Here are seven things you can do to help your child reduce anxiety:

Don’t avoid things just because they make a child anxious: Talk to your child about their worries and anxiety. It’s important to help them find solutions. For example, if your child has difficulty sleeping outside, not going to sleep outside feels better in the short term, but it reinforces the anxiety over the long run. Therefore, it is best to provide the child with tools that will allow him to conduct himself in anxiety and to find ways that will allow him to fall asleep more easily outside the home. It is important to listen to your child and find a suitable solution.

Gradual exposure to fear: Gradual exposure allows the child to gain confidence in front of anxiety and increases a sense of competence. For example, if the child is anxious to talk in front of people, you can tell them to ask for the bill in a restaurant, next time, they can ask for the drinks, and after a certain time, they may feel comfortable enough to place the order for the whole table. It is a gradual process, not to press the child and encourage him when he succeeds.

Give expression to his feelings: Avoiding talking about the condition can increase anxiety, which will be manifested. It’s important to talk about your child’s feelings and let him feel ok and normal even if he/she has personal challenges. be empathetic yet strengthen your children’s sense of competence. The message should be: “I know you’re scared, and it’s okay, and I’m here, and I’m going to help you get through it.”

Be a model for your child of confidence: Children are affected by anxiety that radiates from the parents, so try to convey self-confidence in your words, body language, and behaviors towards others and the child. He/She can recognize a sense of strength.

Don’t ask leading questions: Ask your child to talk about their feelings, but try not to ask leading questions. For example: “Are you anxious about the trip tomorrow?” “What are you worried about when you think of the trip?” To avoid feeding the cycle of anxiety, just ask open-ended questions: “How are you feeling about the trip tomorrow?”

Practice Meditation and Guided imagery: Teaching children to focus on their breath and other calming techniques can give them the tools to come back to a calm, present state. Guided imagery can help with your child’s anxiety by allowing him to manage negative emotions. It can also help visualize positive outcomes in various social and demanding situations. Rather than imagining the worst, guided imagery gives your child a chance to experience the best possible outcome before entering a situation.

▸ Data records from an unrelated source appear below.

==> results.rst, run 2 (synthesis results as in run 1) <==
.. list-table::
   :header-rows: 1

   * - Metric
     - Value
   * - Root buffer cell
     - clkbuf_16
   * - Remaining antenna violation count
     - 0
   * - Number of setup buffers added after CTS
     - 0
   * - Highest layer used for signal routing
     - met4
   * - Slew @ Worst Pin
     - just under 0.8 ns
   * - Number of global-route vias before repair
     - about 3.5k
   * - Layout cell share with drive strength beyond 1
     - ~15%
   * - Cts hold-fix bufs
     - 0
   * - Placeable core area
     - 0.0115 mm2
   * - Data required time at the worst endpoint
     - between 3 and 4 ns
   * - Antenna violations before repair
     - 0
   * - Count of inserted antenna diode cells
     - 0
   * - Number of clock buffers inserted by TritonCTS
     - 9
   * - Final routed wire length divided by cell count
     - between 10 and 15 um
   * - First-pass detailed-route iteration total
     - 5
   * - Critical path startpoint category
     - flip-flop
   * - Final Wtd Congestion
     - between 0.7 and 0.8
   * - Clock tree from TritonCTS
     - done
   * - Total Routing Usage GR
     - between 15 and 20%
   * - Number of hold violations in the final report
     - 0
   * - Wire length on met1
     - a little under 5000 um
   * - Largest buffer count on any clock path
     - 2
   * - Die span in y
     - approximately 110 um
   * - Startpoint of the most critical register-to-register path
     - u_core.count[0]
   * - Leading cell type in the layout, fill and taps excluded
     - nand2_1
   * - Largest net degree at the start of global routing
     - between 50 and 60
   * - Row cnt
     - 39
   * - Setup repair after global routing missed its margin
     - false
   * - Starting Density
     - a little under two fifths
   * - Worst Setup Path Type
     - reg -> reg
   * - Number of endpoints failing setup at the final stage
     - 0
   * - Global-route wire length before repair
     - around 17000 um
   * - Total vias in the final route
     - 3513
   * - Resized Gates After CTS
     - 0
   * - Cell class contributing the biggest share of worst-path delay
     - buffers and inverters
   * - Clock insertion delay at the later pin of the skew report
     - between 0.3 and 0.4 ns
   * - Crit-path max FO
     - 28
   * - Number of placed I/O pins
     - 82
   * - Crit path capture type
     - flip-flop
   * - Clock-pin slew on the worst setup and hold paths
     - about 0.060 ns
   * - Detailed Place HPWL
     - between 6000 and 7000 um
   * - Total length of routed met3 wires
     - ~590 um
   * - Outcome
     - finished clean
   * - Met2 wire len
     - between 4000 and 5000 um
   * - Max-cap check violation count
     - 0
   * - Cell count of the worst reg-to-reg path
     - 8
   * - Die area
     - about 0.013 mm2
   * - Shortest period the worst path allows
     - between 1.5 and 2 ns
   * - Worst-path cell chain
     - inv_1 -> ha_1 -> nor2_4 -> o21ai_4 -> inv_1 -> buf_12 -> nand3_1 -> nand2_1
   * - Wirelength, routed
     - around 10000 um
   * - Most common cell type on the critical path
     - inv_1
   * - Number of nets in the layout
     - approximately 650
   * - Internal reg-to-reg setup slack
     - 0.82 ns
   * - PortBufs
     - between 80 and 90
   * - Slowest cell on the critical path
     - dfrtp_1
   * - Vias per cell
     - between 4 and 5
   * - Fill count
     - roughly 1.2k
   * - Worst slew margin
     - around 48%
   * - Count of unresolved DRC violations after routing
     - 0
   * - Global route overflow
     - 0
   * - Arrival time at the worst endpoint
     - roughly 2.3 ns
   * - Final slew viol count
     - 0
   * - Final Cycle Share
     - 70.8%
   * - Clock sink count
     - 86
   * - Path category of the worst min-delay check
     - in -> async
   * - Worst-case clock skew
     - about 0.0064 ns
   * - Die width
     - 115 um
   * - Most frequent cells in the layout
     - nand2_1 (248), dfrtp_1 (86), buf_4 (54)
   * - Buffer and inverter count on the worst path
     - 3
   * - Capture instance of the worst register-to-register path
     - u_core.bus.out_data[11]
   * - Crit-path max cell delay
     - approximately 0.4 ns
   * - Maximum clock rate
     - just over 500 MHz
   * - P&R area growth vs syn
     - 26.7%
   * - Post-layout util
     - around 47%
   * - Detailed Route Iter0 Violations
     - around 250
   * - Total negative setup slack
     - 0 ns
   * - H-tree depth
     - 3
**src/rtl/audio_sample_serializer_pkg.sv**
```systemverilog
// Shared types and constants for the audio output serializer.
package audio_sample_serializer_pkg;

  localparam int SAMPLE_W = 16;

  // Encodings are shared with FIR_filter and the benches, so keep them fixed.
  typedef enum logic [1:0] {
    ST_IDLE  = 2'd0,
    ST_LOAD  = 2'd1,
    ST_SHIFT = 2'd2
  } state_e;

endpackage

```
**src/rtl/audio_sample_serializer_if.sv**
```systemverilog
// Sample stream handshake from FIR_filter into the serializer.
interface audio_sample_serializer_if
  import audio_sample_serializer_pkg::*;
#(
  parameter int DATA_W = SAMPLE_W
);
  logic [DATA_W-1:0] sample_in;
  logic              sample_valid;
  logic              sample_ready;

  modport master (output sample_in, output sample_valid, input  sample_ready);
  modport slave  (input  sample_in, input  sample_valid, output sample_ready);
endinterface

```
**src/rtl/audio_sample_serializer_sync_fifo.sv**
```systemverilog
// Small synchronous FIFO; count is kept apart from the pointers so full/empty never alias.
module audio_sample_serializer_sync_fifo #(
  parameter  int WIDTH = 16,
  parameter  int DEPTH = 4,
  localparam int AW    = $clog2(DEPTH),
  localparam int CW    = $clog2(DEPTH + 1)
) (
  input  logic             clk,
  input  logic             reset,
  input  logic             i_push,
  input  logic [WIDTH-1:0] i_data,
  input  logic             i_pop,
  output logic [WIDTH-1:0] o_head,
  output logic             o_full,
  output logic             o_empty,
  output logic [CW-1:0]    o_count
);
  logic [WIDTH-1:0] r_mem [DEPTH];
  logic [AW-1:0]    r_wr_ptr, r_rd_ptr;
  logic [CW-1:0]    r_count;
  logic             w_push, w_pop;

  // Guard both ends so a stray push when full or pop when empty is harmless.
  assign o_full  = (r_count == CW'(DEPTH));
  assign o_empty = (r_count == '0);
  assign w_push  = i_push && !o_full;
  assign w_pop   = i_pop && !o_empty;
  assign o_head  = r_mem[r_rd_ptr];
  assign o_count = r_count;

  // Storage write; contents need no reset since count gates every read.
  always_ff @(posedge clk) begin
    if (w_push) r_mem[r_wr_ptr] <= i_data;
  end

  // Pointers wrap naturally (DEPTH is a power of 2); count tracks occupancy.
  always_ff @(posedge clk) begin
    if (reset) begin
      r_wr_ptr <= '0;
      r_rd_ptr <= '0;
      r_count  <= '0;
    end else begin
      if (w_push) r_wr_ptr <= r_wr_ptr + 1'b1;
      if (w_pop)  r_rd_ptr <= r_rd_ptr + 1'b1;
      case ({w_push, w_pop})
        2'b10:   r_count <= r_count + 1'b1;
        2'b01:   r_count <= r_count - 1'b1;
        default: r_count <= r_count;
      endcase
    end
  end
endmodule

```
**src/rtl/audio_sample_serializer.sv**
```systemverilog
// Buffers filtered samples and shifts them out MSB-first on sclk/fsync/sdata.
module audio_sample_serializer
  import audio_sample_serializer_pkg::*;
#(
  parameter  int DATA_W     = SAMPLE_W,
  parameter  int FIFO_DEPTH = 4,
  parameter  int CLK_DIV    = 4,
  localparam int CW         = $clog2(FIFO_DEPTH + 1)
) (
  input  logic                      clk,
  input  logic                      reset,
  audio_sample_serializer_if.slave  s_if,
  input  logic                      i_enable,
  output logic                      o_sclk,
  output logic                      o_fsync,
  output logic                      o_sdata,
  output logic                      o_busy,
  output logic [CW-1:0]             o_fifo_count
);
  localparam int DIV_W = (2 * CLK_DIV > 1) ? $clog2(2 * CLK_DIV) : 1;
  localparam int BIT_W = $clog2(DATA_W);

  state_e            r_state, w_next;
  logic [DIV_W-1:0]  r_div_cnt;
  logic [BIT_W-1:0]  r_bit_cnt;
  logic [DATA_W-1:0] r_shift;
  logic [DATA_W-1:0] w_head;
  logic              w_full, w_empty, w_push, w_pop;
  logic              w_bit_end, w_last_bit, w_more, w_reload;

  assign s_if.sample_ready = !w_full;
  assign w_push     = s_if.sample_valid && !w_full;
  assign w_bit_end  = (r_div_cnt == DIV_W'(2 * CLK_DIV - 1));
  assign w_last_bit = (r_bit_cnt == '0);
  assign w_more     = i_enable && !w_empty;
  // Back-to-back: the next word is popped on the last cycle of bit 0.
  assign w_reload   = (r_state == ST_SHIFT) && w_bit_end && w_last_bit && w_more;
  assign w_pop      = (r_state == ST_LOAD) || w_reload;

  audio_sample_serializer_sync_fifo #(.WIDTH(DATA_W), .DEPTH(FIFO_DEPTH)) u_fifo (
    .clk     (clk),
    .reset   (reset),
    .i_push  (w_push),
    .i_data  (s_if.sample_in),
    .i_pop   (w_pop),
    .o_head  (w_head),
    .o_full  (w_full),
    .o_empty (w_empty),
    .o_count (o_fifo_count)
  );

  // State register.
  always_ff @(posedge clk) begin
    if (reset) r_state <= ST_IDLE;
    else       r_state <= w_next;
  end

  // Next state: a frame starts only with enable and data; it always runs to completion.
  always_comb begin
    w_next = r_state;
    case (r_state)
      ST_IDLE:  if (w_more) w_next = ST_LOAD;
      ST_LOAD:  w_next = ST_SHIFT;
      ST_SHIFT: if (w_bit_end && w_last_bit && !w_more) w_next = ST_IDLE;
      default:  w_next = ST_IDLE;
    endcase
  end

  // Clock divider, bit counter and shift register.
  always_ff @(posedge clk) begin
    if (reset) begin
      r_div_cnt <= '0;
      r_bit_cnt <= '0;
      r_shift   <= '0;
    end else begin
      case (r_state)
        ST_LOAD: begin
          r_shift   <= w_head;
          r_bit_cnt <= BIT_W'(DATA_W - 1);
          r_div_cnt <= '0;
        end
        ST_SHIFT: begin
          if (w_bit_end) begin
            r_div_cnt <= '0;
            if (w_reload) begin
              r_shift   <= w_head;
              r_bit_cnt <= BIT_W'(DATA_W - 1);
            end else begin
              r_shift   <= {r_shift[DATA_W-2:0], 1'b0};
              r_bit_cnt <= r_bit_cnt - 1'b1;
            end
          end else begin
            r_div_cnt <= r_div_cnt + 1'b1;
          end
        end
        default: r_div_cnt <= '0;
      endcase
    end
  end

  // Outputs: sclk low for the first half of each bit, so sdata moves on the falling edge.
  always_comb begin
    o_busy  = (r_state != ST_IDLE);
    o_sclk  = 1'b0;
    o_fsync = 1'b0;
    o_sdata = 1'b0;
    if (r_state == ST_SHIFT) begin
      o_sclk  = (r_div_cnt >= DIV_W'(CLK_DIV));
      o_fsync = (r_bit_cnt == BIT_W'(DATA_W - 1));
      o_sdata = r_shift[DATA_W-1];
    end
  end
endmodule

```
**src/flat_wrapper.sv**
```systemverilog
// flat-port wrapper written by rule: the top's interface ports become plain ports
module audio_sample_serializer_flat import audio_sample_serializer_pkg::*;
#(
  parameter  int DATA_W     = SAMPLE_W,
  parameter  int FIFO_DEPTH = 4,
  parameter  int CLK_DIV    = 4,
  localparam int CW         = $clog2(FIFO_DEPTH + 1)
)
  (clk, reset, i_enable, o_sclk, o_fsync, o_sdata, o_busy, o_fifo_count, s_if_sample_in, s_if_sample_valid, s_if_sample_ready);
  audio_sample_serializer_if #(.DATA_W(DATA_W)) s_if_i ();
  input  logic clk;
  input  logic reset;
  input  logic i_enable;
  output logic o_sclk;
  output logic o_fsync;
  output logic o_sdata;
  output logic o_busy;
  output logic [CW-1:0] o_fifo_count;
  input wire logic [$bits(s_if_i.sample_in)-1:0] s_if_sample_in;
  input wire logic [$bits(s_if_i.sample_valid)-1:0] s_if_sample_valid;
  output wire logic [$bits(s_if_i.sample_ready)-1:0] s_if_sample_ready;
  assign s_if_i.sample_in = s_if_sample_in;
  assign s_if_i.sample_valid = s_if_sample_valid;
  assign s_if_sample_ready = s_if_i.sample_ready;
  audio_sample_serializer #(.DATA_W(DATA_W), .FIFO_DEPTH(FIFO_DEPTH), .CLK_DIV(CLK_DIV)) u_core (.clk(clk), .reset(reset), .s_if(s_if_i), .i_enable(i_enable), .o_sclk(o_sclk), .o_fsync(o_fsync), .o_sdata(o_sdata), .o_busy(o_busy), .o_fifo_count(o_fifo_count));
endmodule
```
**config.mk**
```make
export PLATFORM = sky130hd
export DESIGN_NAME = audio_sample_serializer_flat
export DESIGN_NICKNAME = d
export VERILOG_FILES = /design/src/rtl/audio_sample_serializer_pkg.sv /design/src/rtl/audio_sample_serializer_if.sv /design/src/rtl/audio_sample_serializer_sync_fifo.sv /design/src/rtl/audio_sample_serializer.sv /design/src/flat_wrapper.sv
export SDC_FILE = /design/constraint.sdc
export NUM_CORES = 1
export LEC_CHECK = 0
export CORE_AREA = 4 4 93 95
export DETAILED_ROUTE_END_ITERATION = 6
export DIE_AREA = 0 0 97 99
export PLACE_DENSITY = 0.74
export SLEW_MARGIN = 20
export SYNTH_ARGS = -nofsm -noshare
export SYNTH_HDL_FRONTEND = slang
export SYNTH_SLANG_ARGS = --single-unit
```
**constraint.sdc**
```tcl
create_clock -name clk -period 2.4 [get_ports clk]
set_input_delay 0.24 -clock clk [delete_from_list [all_inputs] [get_ports clk]]
set_output_delay 0.24 -clock clk [all_outputs]
set_load 0.005 [all_outputs]
```
== Word-level counts from Yosys, hierarchy flattened ==
Memories as Yosys holds them, arrays and structs flattened. A register that Yosys moved wholly into a read port is not among the register bits.
Cells that the tools add are included.

* Flip-flop bits (word level): 32
* Bits in writable memories: 64
* Input bits: 20
* Output and inout bits: 8
* Word-level logic and storage cells: 65
* Memories: 1

{| class="wikitable"
|+ Memory list
! memory !! depth !! width !! rd ports !! clocked after memory_dff !! write ports !! RTL line !! text
|-
| u_core.u_fifo.r_mem || 4 || 16 || 1 || 1 || 1 || audio_sample_serializer_sync_fifo.sv:18 || <nowiki>logic [WIDTH-1:0] r_mem [DEPTH];</nowiki>
|}

* Add/sub/neg operators: 6
* Magnitude comparators: 1
* Eq/ne operators: 10
* Mux-type cells: 17
* Bitwise gates (word level): 1
* Reduce and logical (&&, ||, !) cells: 22

{| class="wikitable"
|+ Operators by type and width
! kind !! count
|-
| 16-bit two-way mux || 2
|-
| 16-bit case mux with 2 select lines || 1
|-
| 1-bit logical AND || 9
|-
| 2-bit two-way mux || 4
|-
| 4-bit two-way mux || 2
|-
| 4-bit case mux with 2 select lines || 1
|-
| 3-bit by 1-bit adder with 3-bit output (second input constant) || 2
|-
| 3-bit == test (second input constant) || 2
|-
| 2-bit by 1-bit != test with 1-bit output (second input constant) || 3
|-
| 2-bit case mux with 3 select lines || 1
|-
| 3-bit case mux with 2 select lines || 1
|-
| 2-bit nonzero test || 3
|-
| 1-bit two-way mux || 5
|-
| 2-bit by 1-bit adder with 2-bit output (second input constant) || 2
|-
| 2-bit by 1-bit == test with 1-bit output (second input constant) || 2
|-
| 2-bit == test (second input constant) || 2
|-
| 4-bit == test (second input constant) || 1
|-
| 4-bit zero test || 1
|-
| 2-bit AND reduction || 2
|-
| 4-bit by 1-bit subtractor with 4-bit output (second input constant) || 1
|-
| 3-bit greater-or-equal comparator (second input constant) || 1
|-
| 1-bit zero test || 3
|-
| 3-bit zero test || 1
|-
| 3-bit OR reduction || 1
|-
| other kinds (4) || 4
|}

== Depth between registers and ports, before layout ==
Gate-level depths: netlist of run 1.

* Depth in word-level cells: 8
* Mapped depth: 10
* Depth with buffers taken out: 10

== Cells and area by module ==
Synthesis of run 1 repeated with hierarchy kept, for this count alone.

* Cells, all modules: 247
* Area total of the unflattened synthesis: 4015.1 µm²

{| class="wikitable"
|+ Modules (own cells, without submodules)
! module !! instances !! cells each !! area an instance (µm²) !! sequential area each (µm²)
|-
| audio_sample_serializer_sync_fifo || 1 || 138 || 2821.5 || 2102.0
|-
| audio_sample_serializer || 1 || 109 || 1193.6 || 500.5
|}

== Least setup slack after synthesis of run 1 ==
Ideal clock, no wire load.

* Kind: reg-to-reg
* Start point: register u_core.r_div_cnt[0]
* End point: register u_core.u_fifo.r_count[2] (netlist: u_core.u_fifo.o_count[2])
* Library setup time: 0.071 ns
* Arrival time: 2.311 ns
* Required time: 2.329 ns
* Setup slack: 0.018 ns
* Stages on the path, launching flop included: 11
* Buffers on the path: 0
* Clock period less this slack: 2.382 ns
* Path through: dfxtp_1 ha_1 ha_1 nand4bb_4 o32ai_1 ha_1 inv_1 fa_1 xor2_1 or3_1 a21oi_1

* Cells in the longest elaborated chain, start to end: 8
* Elaborated cells between the ends (all ways): 10
* Those cells by class: eq/ne (3); mux (1); reduce/logical (6)

{| class="wikitable"
|+ RTL lines
! item !! RTL line !! text
|-
| from (decl) || audio_sample_serializer.sv:24 || <nowiki>logic [DIV_W-1:0] r_div_cnt;</nowiki>
|-
| from (signal assigned) || audio_sample_serializer.sv:93 || <nowiki>r_div_cnt <= r_div_cnt + 1'b1;</nowiki>
|-
| 3-bit == test (*) || audio_sample_serializer.sv:33 || <nowiki>assign w_bit_end = (r_div_cnt == DIV_W'(2 * CLK_DIV - 1));</nowiki>
|-
| 1-bit logical AND (*) (3 in series) || audio_sample_serializer.sv:37 || <nowiki>assign w_reload = (r_state == ST_SHIFT) && w_bit_end && w_last_bit && w_more;</nowiki>
|-
| 1-bit logical OR (*) || audio_sample_serializer.sv:38 || <nowiki>assign w_pop = (r_state == ST_LOAD) || w_reload;</nowiki>
|-
| 1-bit logical AND (*) || audio_sample_serializer_sync_fifo.sv:27 || <nowiki>assign w_pop = i_pop && !o_empty;</nowiki>
|-
| net u_core.u_fifo.w_pop || audio_sample_serializer_sync_fifo.sv:21 || <nowiki>logic w_push, w_pop;</nowiki>
|-
| 2-bit by 1-bit == test with 1-bit output / 2-bit == test (equally long branches) || audio_sample_serializer_sync_fifo.sv:45 || <nowiki>case ({w_push, w_pop})</nowiki>
|-
| 3-bit case mux with 2 select lines / 2-bit nonzero test (equally long branches) || n/a ||
|-
| to (signal assigned) || audio_sample_serializer_sync_fifo.sv:46 || <nowiki>2'b10: r_count <= r_count + 1'b1;</nowiki>
|-
| to (signal assigned) || audio_sample_serializer_sync_fifo.sv:47 || <nowiki>2'b01: r_count <= r_count - 1'b1;</nowiki>
|-
| to (signal assigned) || audio_sample_serializer_sync_fifo.sv:48 || <nowiki>default: r_count <= r_count;</nowiki>
|-
| to (decl) || audio_sample_serializer_sync_fifo.sv:20 || <nowiki>logic [CW-1:0] r_count;</nowiki>
|}

The timed path passes the listed nets; every way through them passes the cells marked *.
A chain may end at the register's enable or synchronous reset.

== Final worst setup path of run 1 ==
Same ends and word-level chain as after synthesis.

==> summary.md, run 1 <==
| Metric | Value |
|---|---|
| Status | finished clean |
| Reg2reg start | u_core.r_div_cnt[0]$_SDFF_PP0_ |
| Global-route wire length before repair | approximately 11000 um |
| Post-synth EDFFs | between 60 and 70 |
| DP Cell Count | a little over 400 |
| Detailed Route WL | 6990 um |
| Vias per cell | 5.39 |
| Worst path arrival time | 2.66 ns |
| Fmax | ~420 MHz |
| Period minus WS final | approximately 2.4 ns |
| Worst skew pair latency | 0.36 ns |
| NetSw | approximately 0.00084 W |
| Simple-gate share of the synthesized area | 11.3% |
| Hold_ws | roughly 0.44 ns |
| Synthesized net count | ~300 |
| Most common cell after layout, fill and taps aside | edfxtp_1 |
| Nets | about 350 |
| Top FF cell, synth | edfxtp_1 |
| RSZ-0062 raised after global routing | true |
| Hold Vio Cnt, Final | 0 |
| Power per cell area | roughly 730 nW/um^2 |
| Setup CP Type | flop to flop |
| PnR Total Power | 0.00343 W |
| Die area | between 9000 and 10000 um^2 |
| Period utilization | a little over nine tenths |
| XOR/XNOR Fraction of Synth Area | 1.32% |
| Post-synthesis mux area share | 9.03% |
| Combinational family with the most area after synthesis | simple AND/OR/NAND/NOR gates |
| Wirelength per Cell | 16.3 um |
| Yosys reg bits | slightly below 100 |
| Initial DRC Count | around 160 |
| Critical path origin | u_core.r_div_cnt[0]$_SDFF_PP0_ |
| Number of global-route vias before repair | 2326 |
| Max Slew Vio Count | 0 |
| Num CTS Buffers | 9 |
| Vias | 2319 |
| Crit path launch type | flop |
| Core Util, Final | 61.2% |
| # DRC | 0 |
| # diodes | 0 |
| Share of cells above drive strength 1 | approximately a fifth |
| R2R cell count | 10 |
| Total GRT Usage | between 10% and 20% |
| Syn Area/Cell | 14.5 um^2 |
| R2r setup slk | 0.05 ns |
| Post-synthesis sequential area ratio | about two thirds |
| Post-DP Area | between 4000 and 5000 um^2 |
| Post-Synth Adder-Cell Area | 3.64% |
| Final Cell Area | approximately 4700 um^2 |
| Leak | roughly 1.6 nW |
| DRT antenna net count | 0 |
| Worst EP required | ~2.7 ns |
| WHS Path Cells | 1 |
| Initial antenna violation count | 0 |
| Initial core utilization | around half |
| Overflow after GRT | 0 |
| Synth warnings | 0 |
| Internal | approximately 0.0026 W |
| Syn Std Cell Area | about 4000 um^2 |
| Final cell count without fillers | 430 |
| Placeable Area | about 7700 um^2 |
| Worst min-delay path startpoint | u_core.r_div_cnt[0]$_SDFF_PP0_ |
| Htree depth | 3 |
| Filler Cells Inserted | 576 |
| Worst r2r dst | u_core.u_fifo.o_count[2]$_SDFFE_PP0P_ |
| Final setup violation count | 0 |
| MaxCap Viol Count | 0 |
| Setup crit end | u_core.u_fifo.o_count[2]$_SDFFE_PP0P_ |
| Cell variety after synth | 41 |
| Clock sink count | 98 |
| Logic pwr share | a little under an eighth |
| RePlAce Congestion | ~0.75 |
| Largest net degree at the start of global routing | 33 |
| Sw Ratio | approximately a quarter |
| Async set or reset register ratio after synthesis | 0% |
| Setup bufs post-CTS | 0 |
| Sequential group share of total power | between 50% and 60% |
| IO Pins | 28 |
| Port Buffers | 27 |
| Die H | 99 um |
| Final Skew | about 0.014 ns |
| First-pass iteration count of the detailed router | 4 |
| Crit end category | flop |
| Most frequent cells in the layout | edfxtp_1, nand2_1, dfxtp_1, clkdlybuf4s50_1, nor2_1 |
| Slew margin rel. | between 60% and 70% |
| CTS tree | yes |
| Max VDD drop | 0.518 mV |
| Detailed Place HPWL | ~4500 um |
| Hold crit path type | flop to flop |
| Mapped Cells | 276 |
| Crit-path max FO | 2 |
| Slew @ Worst Pin | about 0.52 ns |
| Clock tree buffer depth | 2 |
| P&R area growth vs syn | 18.5% |
| Compound-Gate Fraction of Synth Area | ~6.7% |
| CTS root buffer | clkbuf_8 |
| Die Wd | 97 um |
| Clock transition at path regs | about 0.1 ns |
| Clock network power share | 31.3% |
| FP Rows | 32 |
worst min path at each step:
stage                                                end  slack (ns)
after floorplan           u_core.r_div_cnt[0]$_SDFF_PP0_        0.32
after global placement    u_core.r_div_cnt[0]$_SDFF_PP0_        0.41
after detailed placement  u_core.r_div_cnt[0]$_SDFF_PP0_        0.44
after CTS                 u_core.r_div_cnt[0]$_SDFF_PP0_        0.45
after global routing      u_core.r_div_cnt[0]$_SDFF_PP0_        0.46
final                     u_core.r_div_cnt[0]$_SDFF_PP0_        0.44
per-layer routing:
layer / wire [um] / part of all wire, % / vias up / global-route usage, %
met4: 110 / 1.6 / 0 / 5.83
met5: 0 / 0 / - / 0
met2: 3490 / 50 / 46 / 26.1
met1: 3120 / 45 / 1136 / 19.1
met3: 269 / 3.8 / 10 / 3.82
li1: - / - / 1127 / -
critical path, stage by stage, from the launching register on:
cell	delay, ns
dfxtp_2	0.36
ha_4	0.13
ha_4	0.14
nand4bb_4	0.13
o32ai_4	0.29
ha_2	0.23
inv_1	0.05
fa_2	0.33
xor2_1	0.16
or3_1	0.36
a21oi_2	0.12
power groups by stage:
| stage | Sequential, W | Combinational [W] | Clock (W) |
|---|---|---|---|
| finish | 0.00195 | 0.000411 | 0.00108 |
| global route | 0.00196 | 0.000455 | 0.00117 |
| CTS | 0.00195 | 0.000413 | 0.00109 |
| detailed placement | 0.00199 | 0.000404 | 0 |
| global placement | 0.00198 | 0.000395 | 0 |
| floorplan | 0.00198 | 0.000255 | 0 |
area by class of cell:
| cell class | count | area [um^2] | area share (%) |
|---|---|---|---|
| timing repair buffer | 49 | 435 | 9.21 |
| multi-input combinational | 157 | 1330 | 28.1 |
| clock inverter | 6 | 73.8 | 1.56 |
| tap | 102 | 128 | 2.70 |
| inverter | 8 | 30.0 | 0.635 |
| clock buffer | 10 | 128 | 2.70 |
| sequential | 98 | 2610 | 55.1 |
cells in the mapped netlist, types with 2 or more instances:
cell type / n / share of area, %
a21oi_1: 7 / 0.88
a311oi_1: 16 / 3.5
and2_1: 5 / 0.78
and3_1: 4 / 0.63
buf_2: 2 / 0.25
buf_4: 5 / 0.94
buf_6: 2 / 0.56
clkbuf_1: 4 / 0.38
dfxtp_1: 34 / 17
edfxtp_1: 64 / 48
ha_1: 10 / 3.1
inv_1: 8 / 0.75
mux4_2: 16 / 9.0
nand2_1: 33 / 3.1
nand2b_1: 2 / 0.31
nand3b_1: 2 / 0.38
nor2_1: 24 / 2.3
nor3_1: 7 / 0.88
o21ai_0: 4 / 0.50
o32ai_1: 2 / 0.44
xnor2_1: 2 / 0.44
xor2_1: 4 / 0.88
sequential cells by signal, summed over array words and instances, names as in the netlist, named ones only:
register,count
u_core.u_fifo.r_wr_ptr,2
u_core.u_fifo.o_count,3
u_core.r_shift,16
u_core.r_state,2
u_core.r_div_cnt,3
u_core.u_fifo.r_mem,64
u_core.r_bit_cnt,4
u_core.u_fifo.r_rd_ptr,2
what timing repair did:
action                                  4_1_cts  5_1_grt
endpoints found under the setup margin        1        1
hold buffers                                  0        0
pin swaps                                     1        6
resized for setup                             4        8
kinds of logic (layout without fill, tap and decap cells):
family / Yosys count / after routing
buffers and inverters: 21 / 73
adders and majority gates: 11 / 11
xor gates and xnor gates: 6 / 6
AOI/OAI and AO/OA: 35 / 35
muxes: 16 / 16
and+or+nand+nor: 89 / 89
DFF: 98 / 98
stage by stage:
step / TNS, ns / setup slack, ns
floorplan: 0 / 0.0181
global placement: -0.0468 / -0.0468
detailed placement: -0.135 / -0.135
CTS: 0 / 0.00903
global route: -0.0679 / -0.0679
finish: 0 / 0.0462
(Power assumes the default switching activity.)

Improve Self-confidence: The way your child feels about himself and his self-esteem impacts his happiness level and can help your child handle his anxiety. For example, if your child trusts his/her ability to handle what comes, you will be more likely to see difficult situations as a challenge instead of as a threat; conversely, if your child doesn’t trust his/her ability to handle things, he/she will be more likely to see new situations as threatening and stress-provoking. “Self-efficacy” is the feeling that your child is capable and resourceful, which can contribute to self-esteem and stress management.

There are several ways to deal with anxiety, find the most appropriate ways, and show your children that you are here for them. Be patient; It is a process that requires time and effort.